With the first line below as the start and the line containing "global placement | 1870 | 724 | 36.6 | 3.35" as the end, copy every line between them exactly, ends included.

*Information supplied:*
+ + +
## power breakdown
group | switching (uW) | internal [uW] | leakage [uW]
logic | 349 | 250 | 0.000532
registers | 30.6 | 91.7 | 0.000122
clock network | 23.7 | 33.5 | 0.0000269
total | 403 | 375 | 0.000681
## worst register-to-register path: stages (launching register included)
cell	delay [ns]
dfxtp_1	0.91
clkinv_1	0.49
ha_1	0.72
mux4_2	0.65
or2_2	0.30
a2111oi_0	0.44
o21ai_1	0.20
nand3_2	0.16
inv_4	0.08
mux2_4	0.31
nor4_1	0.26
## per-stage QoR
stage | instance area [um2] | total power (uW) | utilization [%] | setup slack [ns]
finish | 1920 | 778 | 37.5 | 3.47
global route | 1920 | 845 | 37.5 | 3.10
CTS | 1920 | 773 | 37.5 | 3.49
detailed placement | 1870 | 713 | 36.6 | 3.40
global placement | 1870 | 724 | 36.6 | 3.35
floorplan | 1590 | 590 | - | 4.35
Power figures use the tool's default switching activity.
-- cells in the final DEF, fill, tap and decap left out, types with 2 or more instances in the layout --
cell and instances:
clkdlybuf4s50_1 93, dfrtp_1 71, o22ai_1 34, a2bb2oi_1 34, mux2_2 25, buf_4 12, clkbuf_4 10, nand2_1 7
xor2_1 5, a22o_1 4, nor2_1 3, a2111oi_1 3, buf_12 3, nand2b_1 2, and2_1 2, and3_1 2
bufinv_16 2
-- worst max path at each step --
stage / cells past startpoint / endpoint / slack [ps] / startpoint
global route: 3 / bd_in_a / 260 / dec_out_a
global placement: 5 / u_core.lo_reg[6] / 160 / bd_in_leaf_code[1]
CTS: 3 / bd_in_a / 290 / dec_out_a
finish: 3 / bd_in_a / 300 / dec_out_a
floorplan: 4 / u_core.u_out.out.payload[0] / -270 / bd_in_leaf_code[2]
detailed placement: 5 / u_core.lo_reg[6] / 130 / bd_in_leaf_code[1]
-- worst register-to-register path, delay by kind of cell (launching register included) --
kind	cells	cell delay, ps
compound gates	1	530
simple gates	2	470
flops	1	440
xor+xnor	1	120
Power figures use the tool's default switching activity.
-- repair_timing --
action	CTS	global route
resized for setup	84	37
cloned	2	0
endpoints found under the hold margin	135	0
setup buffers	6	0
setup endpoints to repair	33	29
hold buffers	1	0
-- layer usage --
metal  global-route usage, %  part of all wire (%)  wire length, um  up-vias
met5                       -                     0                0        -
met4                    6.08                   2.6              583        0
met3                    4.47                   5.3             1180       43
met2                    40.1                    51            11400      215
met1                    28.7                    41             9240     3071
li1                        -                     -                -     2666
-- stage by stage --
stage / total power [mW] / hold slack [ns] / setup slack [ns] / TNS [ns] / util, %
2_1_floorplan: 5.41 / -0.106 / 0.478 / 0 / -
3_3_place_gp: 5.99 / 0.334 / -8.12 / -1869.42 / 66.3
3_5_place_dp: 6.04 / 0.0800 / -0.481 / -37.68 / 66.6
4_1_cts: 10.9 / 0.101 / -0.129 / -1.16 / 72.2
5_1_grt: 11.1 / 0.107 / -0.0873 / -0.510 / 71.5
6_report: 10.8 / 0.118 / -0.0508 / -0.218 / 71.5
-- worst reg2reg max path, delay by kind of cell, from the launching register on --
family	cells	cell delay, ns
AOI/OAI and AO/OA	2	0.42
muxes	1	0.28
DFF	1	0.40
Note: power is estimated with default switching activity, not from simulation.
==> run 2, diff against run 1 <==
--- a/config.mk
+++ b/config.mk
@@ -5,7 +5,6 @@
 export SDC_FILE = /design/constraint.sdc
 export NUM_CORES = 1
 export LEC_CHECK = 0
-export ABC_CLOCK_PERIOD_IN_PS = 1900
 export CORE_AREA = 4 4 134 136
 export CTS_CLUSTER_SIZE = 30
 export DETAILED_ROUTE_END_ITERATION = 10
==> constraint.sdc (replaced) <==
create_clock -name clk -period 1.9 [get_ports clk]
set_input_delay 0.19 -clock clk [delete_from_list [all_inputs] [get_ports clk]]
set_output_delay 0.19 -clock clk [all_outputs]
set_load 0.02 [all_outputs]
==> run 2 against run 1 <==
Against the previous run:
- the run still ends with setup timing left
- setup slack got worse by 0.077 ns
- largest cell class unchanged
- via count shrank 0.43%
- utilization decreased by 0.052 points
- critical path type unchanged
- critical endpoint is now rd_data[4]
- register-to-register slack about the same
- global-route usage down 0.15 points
File: config.mk
export PLATFORM = sky130hd
export DESIGN_NAME = ifu_fetch
export DESIGN_NICKNAME = d
export VERILOG_FILES = /design/src/rtl/ifu_pkg.sv /design/src/rtl/fetch_fifo.sv /design/src/rtl/ifu_fetch.sv
export SDC_FILE = /design/constraint.sdc
export NUM_CORES = 1
export LEC_CHECK = 0
export ABC_AREA = 0
export CAP_MARGIN = 30
export CORE_UTILIZATION = 55
export CTS_CLUSTER_DIAMETER = 40
export DETAILED_ROUTE_END_ITERATION = 6
export GPL_TIMING_DRIVEN = 0
export PLACE_DENSITY = 0.81
export SYNTH_ARGS = -nofsm -noshare
export SYNTH_HDL_FRONTEND = slang
export SYNTH_HIERARCHICAL = 1
export SYNTH_SLANG_ARGS = --single-unit
File: constraint.sdc
create_clock -name clk -period 3.2 [get_ports clk]
set_input_delay 0.96 -clock clk [delete_from_list [all_inputs] [get_ports clk]]
set_output_delay 0.96 -clock clk [all_outputs]
set_load 0.01 [all_outputs]
[src/rtl/revcomp_pkg.sv]
// Shared constants and helpers for the reverse-complement sequencer.
// Base codes are plain ASCII; the state encoding is kept legacy-compatible.
package revcomp_pkg;

  localparam logic [7:0] BASE_A = 8'h41;
  localparam logic [7:0] BASE_C = 8'h43;
  localparam logic [7:0] BASE_G = 8'h47;
  localparam logic [7:0] BASE_T = 8'h54;
  localparam logic [7:0] BASE_N = 8'h4E;

  localparam logic [7:0] COMP_RESET_VALUE = 8'h02;

  localparam logic [1:0] ST_FILL  = 2'd0;
  localparam logic [1:0] ST_DRAIN = 2'd1;
  localparam logic [1:0] ST_SKIP  = 2'd2;

  function automatic logic is_acgt(input logic [7:0] base);
    case (base)
      BASE_A, BASE_C, BASE_G, BASE_T: is_acgt = 1'b1;
      default:                        is_acgt = 1'b0;
    endcase
  endfunction

  function automatic logic [7:0] complement_of(input logic [7:0] base);
    case (base)
      BASE_A:  complement_of = BASE_T;
      BASE_T:  complement_of = BASE_A;
      BASE_C:  complement_of = BASE_G;
      BASE_G:  complement_of = BASE_C;
      default: complement_of = BASE_N;
    endcase
  endfunction

endpackage

[src/rtl/complement_base.sv]
// Registered single-base complementer: captures the complement of base_i on write.
// Reset is synchronous, active-high.
module complement_base
  import revcomp_pkg::*;
(
  input  logic       clock,
  input  logic       reset,
  input  logic       write,
  input  logic [7:0] base_i,
  output logic [7:0] comp_o
);

  logic [7:0] comp_q;
  logic [7:0] comp_d;

  always_comb begin
    comp_d = comp_q;
    if (write) begin
      comp_d = complement_of(base_i);
    end else begin
      comp_d = comp_q;
    end
  end

  always_ff @(posedge clock) begin
    if (reset) begin
      comp_q <= COMP_RESET_VALUE;
    end else begin
      comp_q <= comp_d;
    end
  end

  assign comp_o = comp_q;

endmodule

[src/rtl/revcomp_sequencer.sv]
// Buffers a frame of ASCII bases in a LIFO and drains it as the reverse complement.
// Build option REVCOMP_STRICT_EN: non-ACGT bases are dropped and flagged instead of emitted as "N".
module revcomp_sequencer
  import revcomp_pkg::*;
#(
  parameter int DEPTH = 64
) (
  input  logic       clock,
  input  logic       reset,
  input  logic       in_valid,
  output logic       in_ready,
  input  logic [0:7] in_base,
  input  logic       in_last,
  output logic       out_valid,
  input  logic       out_ready,
  output logic [0:7] out_base,
  output logic       out_last,
  output logic       truncated,
  output logic       bad_base,
  output logic       busy
);

  localparam int AW = $clog2(DEPTH);
  localparam int CW = AW + 1;
  localparam logic [CW-1:0] CNT_ZERO    = {CW{1'b0}};
  localparam logic [CW-1:0] CNT_ONE     = {{(CW-1){1'b0}}, 1'b1};
  localparam logic [CW-1:0] CNT_FULL_M1 = CW'(DEPTH - 1);
  localparam logic [AW-1:0] IDX_ONE     = {{(AW-1){1'b0}}, 1'b1};

  logic [1:0]    state_q, state_d;
  logic [CW-1:0] count_q, count_d;
  logic          skip_q, skip_d;
  logic          trunc_q, trunc_d;
  logic          bad_q, bad_d;
  logic          out_valid_q, out_valid_d;
  logic          out_last_q, out_last_d;
  logic          nflag_q, nflag_d;
  logic [8:0]    mem_q [DEPTH];

  logic [7:0]    base_s;
  logic          acgt_s;
  logic          accept_s;
  logic          store_s;
  logic          pop_s;
  logic [AW-1:0] top_idx_s;
  logic [8:0]    top_s;
  logic [7:0]    comp_s;

  assign base_s    = in_base;
  assign acgt_s    = is_acgt(base_s);
  assign in_ready  = reset & (state_q != ST_DRAIN);
  assign accept_s  = in_valid & in_ready;
  // Index wraps correctly when the LIFO is completely full.
  assign top_idx_s = count_q[AW-1:0] - IDX_ONE;
  assign top_s     = mem_q[top_idx_s];
  assign pop_s     = (state_q == ST_DRAIN) && (count_q != CNT_ZERO) && (!out_valid_q || out_ready);

`ifdef REVCOMP_STRICT_EN
  assign store_s = accept_s && (state_q == ST_FILL) && acgt_s;
`else
  assign store_s = accept_s && (state_q == ST_FILL);
`endif

  always_comb begin
    state_d = state_q;
    skip_d  = skip_q;
    trunc_d = trunc_q;
    case (state_q)
      ST_FILL: begin
        if (accept_s && in_last) begin
`ifdef REVCOMP_STRICT_EN
          // A dropped last base with nothing buffered ends an empty frame.
          if (store_s || (count_q != CNT_ZERO)) begin
            state_d = ST_DRAIN;
          end else begin
            state_d = ST_FILL;
          end
`else
          state_d = ST_DRAIN;
`endif
        end else if (store_s && (count_q == CNT_FULL_M1)) begin
          state_d = ST_DRAIN;
          trunc_d = 1'b1;
          skip_d  = 1'b1;
        end else begin
          state_d = ST_FILL;
        end
      end
      ST_DRAIN: begin
        if (pop_s && (count_q == CNT_ONE)) begin
          state_d = skip_q ? ST_SKIP : ST_FILL;
        end else begin
          state_d = ST_DRAIN;
        end
      end
      ST_SKIP: begin
        if (accept_s && in_last) begin
          state_d = ST_FILL;
          skip_d  = 1'b0;
        end else begin
          state_d = ST_SKIP;
        end
      end
      default: begin
        state_d = ST_FILL;
        skip_d  = 1'b0;
      end
    endcase
  end

  always_comb begin
    count_d     = count_q;
    out_valid_d = out_valid_q;
    out_last_d  = out_last_q;
    nflag_d     = nflag_q;
    bad_d       = bad_q;
    if (store_s) begin
      count_d = count_q + CNT_ONE;
    end else if (pop_s) begin
      count_d = count_q - CNT_ONE;
    end else begin
      count_d = count_q;
    end
    if (pop_s) begin
      out_valid_d = 1'b1;
      out_last_d  = (count_q == CNT_ONE);
      nflag_d     = top_s[8];
    end else if (out_ready) begin
      out_valid_d = 1'b0;
    end else begin
      out_valid_d = out_valid_q;
    end
`ifdef REVCOMP_STRICT_EN
    if (accept_s && !acgt_s) begin
      bad_d = 1'b1;
    end else begin
      bad_d = bad_q;
    end
`else
    bad_d = 1'b0;
`endif
  end

  always_ff @(posedge clock) begin
    if (!reset) begin
      state_q     <= ST_FILL;
      count_q     <= CNT_ZERO;
      skip_q      <= 1'b0;
      trunc_q     <= 1'b0;
      bad_q       <= 1'b0;
      out_valid_q <= 1'b0;
      out_last_q  <= 1'b0;
      nflag_q     <= 1'b0;
    end else begin
      state_q     <= state_d;
      count_q     <= count_d;
      skip_q      <= skip_d;
      trunc_q     <= trunc_d;
      bad_q       <= bad_d;
      out_valid_q <= out_valid_d;
      out_last_q  <= out_last_d;
      nflag_q     <= nflag_d;
    end
  end

  // Storage needs no reset: the count alone decides what is valid.
  always_ff @(posedge clock) begin
    if (store_s) begin
      mem_q[count_q[AW-1:0]] <= {~acgt_s, base_s};
    end
  end

  complement_base u_comp (
    .clock  (clock),
    .reset  (~reset),
    .write  (pop_s),
    .base_i (top_s[7:0]),
    .comp_o (comp_s)
  );

  assign out_valid = out_valid_q;
  assign out_last  = out_last_q;
  assign out_base  = nflag_q ? BASE_N : comp_s;
  assign truncated = trunc_q;
  assign bad_base  = bad_q;
  assign busy      = (state_q != ST_FILL) || (count_q != CNT_ZERO) || out_valid_q;

endmodule

[config.mk]
export PLATFORM = sky130hd
export DESIGN_NAME = revcomp_sequencer
export DESIGN_NICKNAME = d
export VERILOG_FILES = /design/src/rtl/revcomp_pkg.sv /design/src/rtl/complement_base.sv /design/src/rtl/revcomp_sequencer.sv
export SDC_FILE = /design/constraint.sdc
export NUM_CORES = 1
export LEC_CHECK = 0
export BUFFER_PORTS_ARGS = -buffer_cell sky130_fd_sc_hd__buf_2
export CORE_MARGIN = 2
export CORE_UTILIZATION = 57
export CTS_CLUSTER_DIAMETER = 120
export CTS_CLUSTER_SIZE = 8
export DETAILED_ROUTE_END_ITERATION = 7
export PLACE_DENSITY = 0.76
export SLEW_MARGIN = 10
export SYNTH_ARGS = -nofsm -noshare
export SYNTH_HDL_FRONTEND = slang
export SYNTH_HIERARCHICAL = 1
export SYNTH_SLANG_ARGS = --single-unit
[constraint.sdc]
create_clock -name clock -period 4.2 [get_ports clock]
set_input_delay 0.42 -clock clock [delete_from_list [all_inputs] [get_ports clock]]
set_output_delay 0.42 -clock clock [all_outputs]
set_load 0.01 [all_outputs]
==> metrics.yaml, run 1 <==
synth:
  synth_cell_types: 66
  synth-edff-count: 576
  post_synth.cell_area_avg_um2: 19.0
  synth.most_common_cell: "edfxtp_1"
  synth_commonest_cells: "edfxtp_1 (576), mux4_2 (141), nor2_1 (113)"
  synth-main-ff-cell: "edfxtp_1"
  seq_area_frac_synth_pct: 74.5
  synth_top_area_share_pct: 72.8
  synth-seq-cells: 596
  syn_inst: 1252
  yosysWarnings: 6
  async_flop_share_pct: 0
  synth_area_leaders: "edfxtp_1 (73%), mux4_2 (13%), nor2_1 (1.8%)"
  yosys.area.top_type: "edfxtp_1"
  netlist_area_um2: 23800
placed_design:
  port_buffers: 23
  place_congestion: 0.950
  post-dp-hpwl_mm: 32.6
critical_path:
  start_kind: "flip-flop"
  cp.arrival_ps: 4350
  cp-end-kind: "flip-flop"
  critical_path_peak_fanout: 34
  path_class: "reg -> reg"
  cp.required_ps: 4650
cells_and_area:
  multi_input_comb_area_um2: 5700
  final_core_util_pct: 65.9
  nets: 1355
  drive_above_1_share_pct: 23.6
  syn_to_final_growth_pct: 13.7
  fillers: 2664
  final-seq-area_um2: 17700
route:
  ant_nets: 0
  wl_per_cell_um: 29.0
  drt_wl_total_mm: 55.1
  drc: 0
  first_pass_iters: 5
  vias_per_cell: 6.66
  num_vias: 12672
  drtIter0Drc: 1692
global_route:
  antenna_found_initial: 3
  grt_usage_pct: 26.3
  gr-total-overflow: 0
  grt_pass1_vias: 12755
  grt_max_degree: 71
  grt_pass1_wl_mm: 82.9
clock_network:
  clk_pin_slew_ps: 60
  clock_tree.buffer_depth: 3
  clk_latency_ps: 610
  cts_resized: 0
  cts_sinks: 596
  postCtsHoldBufs: 0
  numCtsBuffers: 84
  htreeDepth: 3
  cts_tree: "done"
  cts_setup_buffers: 0
  root_buffer: "clkbuf_16"
sta:
  hold_violations: 0
  finalCritPeriodShare_pct: 92.8
  max_freq_mhz: 256
  finalSetupViolCount: 0
  setup_tns_ps: 0
  min_period_ps: 3900
  worst_pin_slew_ps: 1160
  relSlewSlack_pct: 20.5
  slew_violations: 0
  rsz0062_at_grt: "false"
  fin_skew_ps: 30.9
pwr:
  p_leak_nw: 8.70
  ir_worst_vdd_mv: 0.367
  power.density_nw_per_um2: 545
die:
  start_util_pct: 57.9
  ios: 27
  coreArea_um2: 41000
  die_area_um2: 43300
  die_x_um: 208
  fp-row-count: 74
  die_h_um: 208
run:
  drv_cap: 0
min_path:
  holdCritPathClass: "in -> reg"
run_status:
  outcome: "complete, no violations"
-- cells in the final DEF, fill, tap and decap left out, types with 4 or more instances in the layout --
cell type | Yosys | layout
a211oi_1 | 16 | 16
a21oi_1 | 10 | 10
a221o_1 | 6 | 6
a221oi_1 | 12 | 12
a22oi_1 | 7 | 7
a31oi_1 | 9 | 9
and2_1 | 9 | 9
buf_12 | 0 | 7
buf_2 | 24 | 23
buf_4 | 11 | 40
clkbuf_1 | 26 | 26
clkbuf_16 | 0 | 87
dfxtp_1 | 20 | 19
edfxtp_1 | 576 | 576
inv_1 | 7 | 7
mux2i_1 | 11 | 11
mux4_2 | 141 | 141
nand2_1 | 67 | 67
nand2b_1 | 4 | 4
nand3_1 | 55 | 55
nand4_1 | 5 | 5
nor2_1 | 113 | 113
nor2b_1 | 15 | 15
nor3_1 | 6 | 6
o21ai_0 | 8 | 7
o22ai_1 | 10 | 10
or2_2 | 5 | 5
or3_1 | 5 | 5
xnor2_1 | 9 | 7
-- report_power, final --
| part | switching [W] | total (W) | internal [W] |
|---|---|---|---|
| Sequential | 0.0000414 | 0.00659 | 0.00655 |
| Combinational | 0.00128 | 0.00206 | 0.000782 |
| Clock | 0.00231 | 0.00608 | 0.00377 |
-- layer usage --
| layer | wire length (um) | global-route usage [%] | up-vias |
|---|---|---|---|
| met3 | 5540 | 6.31 | 136 |
| met5 | 65 | 0 | - |
| met4 | 1970 | 11.7 | 4 |
| met2 | 26300 | 40.2 | 746 |
| met1 | 21200 | 36.6 | 6524 |
| li1 | - | - | 5262 |
-- critical path: stages (launching register included) --
cell,delay (ps)
dfxtp_1,580
inv_1,220
ha_4,580
buf_12,270
mux4_2,360
a221oi_1,620
a211oi_1,210
a221o_1,350
nor3b_4,250
and2_4,190
a211oi_1,70
-- sequential cells by signal, summed over array words and instances, names as in the netlist --
name	cells
truncated	1
state_q	2
count_q	7
skip_q	1
mem_q	576
out_valid	1
nflag_q	1
out_last	1
u_comp/comp_o	6
-- per-stage QoR --
| step | total power (W) | std cells | hold WS, ps | setup WS, ps | area, um2 |
|---|---|---|---|---|---|
| 6_report | 0.0147 | 1903 | 150 | 301 | 27000 |
| 5_1_grt | 0.0152 | 1902 | 156 | 97.7 | 27000 |
| 4_1_cts | 0.0148 | 1901 | 117 | 233 | 27000 |
| 3_5_place_dp | 0.00871 | 1783 | 472 | 266 | 24600 |
| 3_3_place_gp | 0.00868 | 1783 | 468 | 301 | 24600 |
| 2_1_floorplan | 0.00800 | 1253 | 427 | 253 | 23800 |
-- final timing paths --
check	from	slack, ps	depth (start not counted)	endpoint
setup reg to reg	count_q[1]	300	10	u_comp/comp_o[3]
hold reg to reg	skip_q	480	2	skip_q
setup / recovery	count_q[1]	300	10	u_comp/comp_o[3]
hold / removal	reset	150	2	count_q[4]
-- cells by family after synthesis --
family	share of synthesized area, %
AOI/OAI and AO/OA	3.22
DFF	74.5
muxes	13.8
and+or+nand+nor	5.97
buffers and inverters	1.72
adders and majority gates	0.211
other	0.0316
xor gates and xnor gates	0.511
-- cell type report --
class | count | share of cell area (%)
Clock buffer | 113 | 8.42
Tap cell | 532 | 2.46
Antenna cell | 1 | 0.00926
Multi-Input combinational cell | 577 | 21.1
Timing Repair Buffer | 70 | 2.06
Inverter | 9 | 0.125
Sequential cell | 596 | 65.5
Clock inverter | 5 | 0.296
Power figures use the tool's default switching activity.
==> run 2: changes to the inputs <==
--- a/config.mk
+++ b/config.mk
@@ -5,13 +5,13 @@
 export SDC_FILE = /design/constraint.sdc
 export NUM_CORES = 1
 export LEC_CHECK = 0
-export BUFFER_PORTS_ARGS = -buffer_cell sky130_fd_sc_hd__buf_2
 export CORE_MARGIN = 2
 export CORE_UTILIZATION = 57
 export CTS_CLUSTER_DIAMETER = 120
 export CTS_CLUSTER_SIZE = 8
 export DETAILED_ROUTE_END_ITERATION = 7
-export PLACE_DENSITY = 0.76
+export DONT_BUFFER_PORTS = 1
+export PLACE_DENSITY = 0.75
 export SLEW_MARGIN = 10
 export SYNTH_ARGS = -nofsm -noshare
 export SYNTH_HDL_FRONTEND = slang
==> run 2 against run 1 <==
  * Design area about the same
  * Non-clock buffer count decreased by 23
  * Sequential power about the same
  * Combinational power about the same
  * Critical path depth increased by 2
  * Via count decreased by 2.2%
  * Clock skew decreased by 14 ps
  * Utilization about the same
  * Register-to-register slack improved by 80 ps
  * Clock power about the same
  * Largest cell class unchanged
==> metrics.yaml, run 2 (synthesis gave the netlist of run 1 again) <==
sta:
  rsz0062_at_grt: "false"
  slew_violations: 0
  hold_violations: 0
  worst_slack_ps: 385
  finalSetupViolCount: 0
  finalCritPeriodShare_pct: 90.8
  relSlewSlack_pct: 25.9
  worst_pin_slew_ps: 1110
  setup_tns_ps: 0
  fin_skew_ps: 17.4
  max_freq_mhz: 262
  min_period_ps: 3810
clock_network:
  cts_setup_buffers: 0
  numCtsBuffers: 84
  clock_tree.buffer_depth: 3
  root_buffer: "clkbuf_16"
  cts_sinks: 596
  clk_pin_slew_ps: 50
  htreeDepth: 3
  clk_latency_ps: 610
  cts_tree: "done"
critical_path:
  start_kind: "flip-flop"
  cp.required_ps: 4700
  path_class: "reg -> reg"
  crit_slowest_cell: "dfxtp_1"
  r2r-start: "count_q[1]"
  critical_path_peak_fanout: 52
  max_stage_delay_ps: 610
  cp-end-kind: "flip-flop"
  cp.arrival_ps: 4310
  rr_endpoint: "u_comp/comp_o[0]"
  crit_chain: "inv_1, ha_4, xor2_4, buf_12, mux4_2, nor2b_1, a211oi_1, a31oi_1, a221o_1, nand4bb_1, o21ai_0, a41o_2"
  r2r_cells: 12
  r2r_setup_slack_ps: 390
cells_and_area:
  final_cell_area_um2: 27000
  drive_above_1_share_pct: 22.1
  syn_to_final_growth_pct: 13.8
  nets: 1332
  largest_reg_flops: 576
  final_core_util_pct: 65.9
  diodes: 0
  fin_cells: 1886
  layout_common_cells: "edfxtp_1 (576), mux4_2 (141), nor2_1 (113)"
  final_common_cell: "edfxtp_1"
pwr:
  power_frac_clock_pct: 41.4
  p_sw_share_pct: 24.9
  ir_worst_vdd_mv: 0.488
  p_leak_nw: 8.65
  comb_power_share_pct: 13.9
  intPower_w: 0.0110
  power.density_nw_per_um2: 544
  p_seq_share_pct: 44.8
  power_switching_w: 0.00366
die:
  ios: 27
  die_h_um: 208
  fp-row-count: 74
  die_x_um: 208
  die_area_um2: 43300
  coreArea_um2: 41000
  start_util_pct: 57.9
run_status:
  outcome: "complete, no violations"
global_route:
  grt_pass1_wl_mm: 83.1
  antenna_found_initial: 1
  grt_usage_pct: 26.5
  gr-total-overflow: 0
  grt_max_degree: 65
  grt_pass1_vias: 12466
route:
  drc: 0
  top_layer: "met4"
  drtIter0Drc: 1636
  drt_wl_total_mm: 55.3
  wl_per_cell_um: 29.3
  wl_met1_mm: 21.8
  vias_per_cell: 6.57
  wl_met2_mm: 27.2
  wl_met3_mm: 4.88
  num_vias: 12396
  first_pass_iters: 6
  ant_nets: 0
placed_design:
  dpl-instance-area_um2: 24400
  dp_cells: 1752
  port_buffers: 0
  place_congestion: 0.932
  post-place-ws_ps: 492
  post-dp-hpwl_mm: 31.4
min_path:
  worstHoldPathCells: 3
  holdCritPathClass: "in -> reg"
  min_to: "truncated"
  min_from: "in_valid"
run:
  drv_cap: 0
[run 2: timing repair]
action                                 4_1_cts  5_1_grt
hold buffers                                 9        0
gates resized for setup                      0        0
endpoints found under the hold margin      513        0
setup endpoints to repair                    0        0
[run 2: power by group through the flow]
| stage | clock network (W) | logic (W) | registers, W |
|---|---|---|---|
| detailed placement | 0 | 0.00190 | 0.00669 |
| finish | 0.00608 | 0.00204 | 0.00658 |
| floorplan | 0 | 0.00134 | 0.00666 |
| global route | 0.00640 | 0.00215 | 0.00658 |
| global placement | 0 | 0.00189 | 0.00669 |
| CTS | 0.00615 | 0.00202 | 0.00658 |
[run 2: per-stage QoR]
stage | total power [W] | hold slack [ps]
2_1_floorplan | 0.00800 | 427
3_3_place_gp | 0.00858 | 469
3_5_place_dp | 0.00859 | 475
4_1_cts | 0.0148 | 26.0
5_1_grt | 0.0151 | 57.5
6_report | 0.0147 | 46.2
[run 2: critical path: cells and delay by family, from the launching register on]
kind            cells  cell delay (ps)
flops               1              610
fa+ha+maj           1              260
compound gates      5             1320
simple gates        2              310
buf+inv             2              560
xor+xnor            1              190
mux                 1              370
[run 2: worst max-delay path by stage]
| stage | start | end | slack, ps | cells past startpoint |
|---|---|---|---|---|
| 3_3_place_gp | count_q[0] | u_comp/comp_o[0] | 590 | 9 |
| 6_report | count_q[1] | u_comp/comp_o[0] | 390 | 12 |
| 5_1_grt | count_q[1] | u_comp/comp_o[0] | 260 | 12 |
| 2_1_floorplan | in_base[5] | mem_q[0][8] | 250 | 3 |
| 3_5_place_dp | count_q[1] | u_comp/comp_o[1] | 490 | 10 |
| 4_1_cts | count_q[1] | u_comp/comp_o[1] | 480 | 10 |
[run 2: routing by layer]
metal,track usage (%),vias to the layer above
met3,5.54,115
met2,42.2,647
met5,0,-
met1,37.7,6432
met4,7.89,0
li1,-,5202
[run 2: final cells by class]
cell class	count	area (um2)
clock buffers	117	2230
clock inverters	8	139
fillers	2573	14000
inverters	9	33.8
multi-input cells	577	5700
flip-flops and latches	596	17700
well taps	532	666
repair buffers	47	566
+ + +
*Response:*
## power breakdown
group | switching (uW) | internal [uW] | leakage [uW]
logic | 349 | 250 | 0.000532
registers | 30.6 | 91.7 | 0.000122
clock network | 23.7 | 33.5 | 0.0000269
total | 403 | 375 | 0.000681
## worst register-to-register path: stages (launching register included)
cell	delay [ns]
dfxtp_1	0.91
clkinv_1	0.49
ha_1	0.72
mux4_2	0.65
or2_2	0.30
a2111oi_0	0.44
o21ai_1	0.20
nand3_2	0.16
inv_4	0.08
mux2_4	0.31
nor4_1	0.26
## per-stage QoR
stage | instance area [um2] | total power (uW) | utilization [%] | setup slack [ns]
finish | 1920 | 778 | 37.5 | 3.47
global route | 1920 | 845 | 37.5 | 3.10
CTS | 1920 | 773 | 37.5 | 3.49
detailed placement | 1870 | 713 | 36.6 | 3.40
global placement | 1870 | 724 | 36.6 | 3.35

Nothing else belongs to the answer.